そうか。今まで特に意識したことはなかったけど、リラはドラマや映画に出演することもあるのか。
アーティストだからてっきり歌だけが仕事だとばかり思っていたが…

となれば、TVで僕の彼女とよく知らない男がキスをしているシーンを見なければ行けないということか!?

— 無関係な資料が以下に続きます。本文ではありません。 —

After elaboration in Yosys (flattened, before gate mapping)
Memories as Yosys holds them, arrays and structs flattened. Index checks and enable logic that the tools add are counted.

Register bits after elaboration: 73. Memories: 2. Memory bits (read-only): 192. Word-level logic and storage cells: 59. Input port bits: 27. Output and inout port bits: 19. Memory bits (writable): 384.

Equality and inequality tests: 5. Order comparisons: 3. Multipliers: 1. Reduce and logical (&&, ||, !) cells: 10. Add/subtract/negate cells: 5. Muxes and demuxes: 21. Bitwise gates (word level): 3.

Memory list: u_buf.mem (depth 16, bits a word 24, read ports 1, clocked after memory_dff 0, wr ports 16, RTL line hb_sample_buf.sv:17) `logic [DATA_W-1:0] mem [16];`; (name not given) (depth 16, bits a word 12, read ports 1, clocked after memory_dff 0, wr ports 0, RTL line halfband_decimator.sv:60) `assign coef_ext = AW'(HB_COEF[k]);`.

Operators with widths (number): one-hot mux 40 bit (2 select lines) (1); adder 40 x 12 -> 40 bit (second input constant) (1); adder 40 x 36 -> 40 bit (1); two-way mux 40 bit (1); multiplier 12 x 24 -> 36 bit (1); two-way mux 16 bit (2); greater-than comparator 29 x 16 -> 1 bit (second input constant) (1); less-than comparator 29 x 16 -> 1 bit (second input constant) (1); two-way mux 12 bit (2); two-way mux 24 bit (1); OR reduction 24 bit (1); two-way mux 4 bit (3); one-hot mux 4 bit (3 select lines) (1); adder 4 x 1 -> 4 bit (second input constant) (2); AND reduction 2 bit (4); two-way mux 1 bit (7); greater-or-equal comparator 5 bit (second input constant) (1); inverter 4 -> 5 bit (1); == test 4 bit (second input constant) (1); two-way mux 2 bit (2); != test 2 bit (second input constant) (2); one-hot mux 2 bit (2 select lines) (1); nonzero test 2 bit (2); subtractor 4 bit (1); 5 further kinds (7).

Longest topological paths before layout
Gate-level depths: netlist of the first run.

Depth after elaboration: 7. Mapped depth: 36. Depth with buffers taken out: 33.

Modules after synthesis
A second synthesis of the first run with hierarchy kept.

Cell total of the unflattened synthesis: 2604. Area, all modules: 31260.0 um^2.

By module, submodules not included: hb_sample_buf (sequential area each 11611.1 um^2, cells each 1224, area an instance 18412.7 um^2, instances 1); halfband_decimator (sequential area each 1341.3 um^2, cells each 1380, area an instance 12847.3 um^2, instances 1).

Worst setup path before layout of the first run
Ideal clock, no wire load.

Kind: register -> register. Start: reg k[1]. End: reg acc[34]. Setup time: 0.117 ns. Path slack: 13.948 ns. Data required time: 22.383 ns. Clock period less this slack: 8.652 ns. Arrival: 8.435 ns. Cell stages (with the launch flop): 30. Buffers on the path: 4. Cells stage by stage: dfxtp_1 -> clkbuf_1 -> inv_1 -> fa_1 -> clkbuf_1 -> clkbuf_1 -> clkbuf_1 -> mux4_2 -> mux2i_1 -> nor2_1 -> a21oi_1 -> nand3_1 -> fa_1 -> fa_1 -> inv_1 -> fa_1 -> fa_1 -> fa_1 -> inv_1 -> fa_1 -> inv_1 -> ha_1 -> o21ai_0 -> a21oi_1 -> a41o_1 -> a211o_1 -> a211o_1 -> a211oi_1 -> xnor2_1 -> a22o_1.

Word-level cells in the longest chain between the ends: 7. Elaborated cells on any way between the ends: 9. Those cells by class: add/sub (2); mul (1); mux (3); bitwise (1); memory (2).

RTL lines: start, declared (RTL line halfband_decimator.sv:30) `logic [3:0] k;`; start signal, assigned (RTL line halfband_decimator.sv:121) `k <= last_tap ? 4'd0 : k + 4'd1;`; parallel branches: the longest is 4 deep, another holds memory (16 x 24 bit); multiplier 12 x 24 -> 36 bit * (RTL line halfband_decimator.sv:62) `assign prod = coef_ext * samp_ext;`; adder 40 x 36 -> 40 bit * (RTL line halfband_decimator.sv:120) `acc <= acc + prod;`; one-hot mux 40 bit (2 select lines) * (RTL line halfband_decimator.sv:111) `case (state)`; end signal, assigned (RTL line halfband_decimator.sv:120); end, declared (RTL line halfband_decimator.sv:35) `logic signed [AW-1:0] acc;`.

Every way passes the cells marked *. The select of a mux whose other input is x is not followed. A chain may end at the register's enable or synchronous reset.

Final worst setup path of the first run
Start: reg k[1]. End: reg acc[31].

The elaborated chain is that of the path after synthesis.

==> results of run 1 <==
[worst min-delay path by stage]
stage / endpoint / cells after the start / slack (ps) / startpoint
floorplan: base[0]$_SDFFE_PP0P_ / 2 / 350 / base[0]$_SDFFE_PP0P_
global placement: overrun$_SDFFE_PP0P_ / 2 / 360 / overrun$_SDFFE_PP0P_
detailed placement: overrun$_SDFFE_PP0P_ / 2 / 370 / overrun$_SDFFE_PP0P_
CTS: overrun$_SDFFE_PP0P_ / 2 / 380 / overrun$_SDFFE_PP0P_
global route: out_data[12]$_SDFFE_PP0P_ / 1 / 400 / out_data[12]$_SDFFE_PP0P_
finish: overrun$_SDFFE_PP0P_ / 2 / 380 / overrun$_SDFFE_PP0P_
$ cat src/rtl/dvs_event_replay_tx.sv
// dvs_event_replay_tx: replays host-loaded DVS events onto the event stream at their
// scheduled microsecond times; owns the free-running timestamp base.
module dvs_event_replay_tx
   import dvs_ravens_pkg::*;
#(
   parameter int FIFO_DEPTH  = 8,
   parameter int TICK_CYCLES = DVS_TS_TICK_CYCLES
) (
   input  logic                       clk,
   input  logic                       rst_n,
   input  logic                       enable,
   input  logic                       ts_clear,
   input  logic                       in_valid,
   output logic                       in_ready,
   input  logic [DVS_X_ADDR_BITS-1:0] in_x,
   input  logic [DVS_Y_ADDR_BITS-1:0] in_y,
   input  logic                       in_pol,
   input  logic [TIMESTAMP_BITS-1:0]  in_ts,
   output logic                       out_valid,
   input  logic                       out_ready,
   output logic [DVS_X_ADDR_BITS-1:0] out_x,
   output logic [DVS_Y_ADDR_BITS-1:0] out_y,
   output logic                       out_pol,
   output logic [TIMESTAMP_BITS-1:0]  out_ts,
   output logic [TIMESTAMP_BITS-1:0]  now_ts,
   output logic [DROP_COUNT_BITS-1:0] drop_count,
   output logic                       late_flag
);
   localparam int PS_W = $clog2(TICK_CYCLES + 1);
   logic [PS_W-1:0] prescaler;
   logic            tick, accept, push, pop, due, first_wait;
   logic            fifo_full, fifo_empty;
   dvs_event_t      fifo_head, hold, out_ev;
   tx_state_t       state, state_nxt;
   assign tick     = enable && prescaler == PS_W'(TICK_CYCLES - 1);
   assign in_ready = !fifo_full;
   assign accept   = in_valid && in_ready && !ts_clear;
   assign push     = accept && in_sensor(in_x, in_y);
   assign due      = enable && hold.ts <= now_ts;
   always_ff @(posedge clk or negedge rst_n) begin
      if (!rst_n) begin
         prescaler <= '0;
         now_ts    <= '0;
      end else if (ts_clear) begin
         prescaler <= '0;
         now_ts    <= '0;
      end else if (enable) begin
         prescaler <= tick ? '0 : prescaler + 1'b1;
         now_ts    <= now_ts + TIMESTAMP_BITS'(tick);
      end
   end
   always_ff @(posedge clk or negedge rst_n) begin
      if (!rst_n) drop_count <= '0;
      else if (ts_clear) drop_count <= '0;
      else if (accept && !push && drop_count != '1) drop_count <= drop_count + 1'b1;
   end
   dvs_event_fifo #(.DEPTH(FIFO_DEPTH)) u_fifo (
      .clk   (clk),
      .rst_n (rst_n),
      .flush (ts_clear),
      .push  (push),
      .pop   (pop),
      .wdata ({in_x, in_y, in_pol, in_ts}),
      .rdata (fifo_head),
      .full  (fifo_full),
      .empty (fifo_empty)
   );
   always_ff @(posedge clk or negedge rst_n) begin
      if (!rst_n) state <= ST_IDLE;
      else if (ts_clear) state <= ST_IDLE;
      else state <= state_nxt;
   end
   always_comb begin
      state_nxt = state;
      pop       = 1'b0;
      case (state)
         ST_IDLE: begin
            pop       = !fifo_empty;
            state_nxt = fifo_empty ? ST_IDLE : ST_WAIT;
         end
         ST_WAIT: state_nxt = due ? ST_PRESENT : ST_WAIT;
         ST_PRESENT: if (out_ready) begin
            pop       = !fifo_empty;
            state_nxt = fifo_empty ? ST_IDLE : ST_WAIT;
         end
         default: state_nxt = ST_IDLE;
      endcase
   end
   always_comb begin
      out_valid = state == ST_PRESENT;
      {out_x, out_y, out_pol, out_ts} = out_ev;
   end
   // lateness is judged once, on the first cycle an event sits in WAIT
   always_ff @(posedge clk or negedge rst_n) begin
      if (!rst_n) begin
         hold       <= '0;
         out_ev     <= '0;
         first_wait <= 1'b0;
         late_flag  <= 1'b0;
      end else if (ts_clear) begin
         hold       <= '0;
         out_ev     <= '0;
         first_wait <= 1'b0;
         late_flag  <= 1'b0;
      end else begin
         first_wait <= pop;
         if (pop) hold <= fifo_head;
         if (state == ST_WAIT && due) out_ev <= hold;
         if (state == ST_WAIT && first_wait && hold.ts < now_ts) late_flag <= 1'b1;
      end
   end
endmodule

普通に考えたらあり得ないこの展開も、自分の彼女が芸能人であればあり得てしまう不条理…

僕は思わずリラにLINEを送った。


「今撮影中のドラマって、どんなの?」


しばらく既読すらつかない。

当たり前だ。
今日は朝から雑誌のインタビュー、そのあとは夜までドラマの撮影だと言っていた。

売れっ子の彼女は今日僕が起きた時には既に仕事に出掛けていた。


仕事だって分かってる。
今更、ここで嫉妬しても明日からドラマが始まるのは変わりないし、今日の撮影も滞りなく進むんだろう。

分かってるのに、…腹が立つ。

必死に笑顔を作って接客をしながら、胸中は全く穏やかではない。


「安室さんも読んでくださいよ!
あ、もしかしてもうLilaさんから全巻借りてたりします?」


園子さんが目を輝かせながらそんなことを言ってくるけれど、僕は半分引きつった笑顔で返す。


「いや?でも僕は興味ないから。
結構ですよ」


興味がないなんて、大嘘もいいところだ。
だけどここで、必死な形相で園子さんに漫画を借りるのは全く僕らしくない。

見栄を張ったくせに、僕は即座にスマホを取り出し、iTuensStoreから例の漫画本を検索すると、全巻一気にダウンロードを開始した。

ひとまず、今日帰宅したら読んでみよう。

純愛モノって言っているし、案外バッドエンドで終わるのかもしれないしな。
キスシーンすらないかもしれない。

キスシーンがないラブストーリーなんてあり得るのか?と自分自身にツッコミを入れながらも、そう思いたい僕は今日のポアロの仕事は全くと言っていいほど集中できなかった。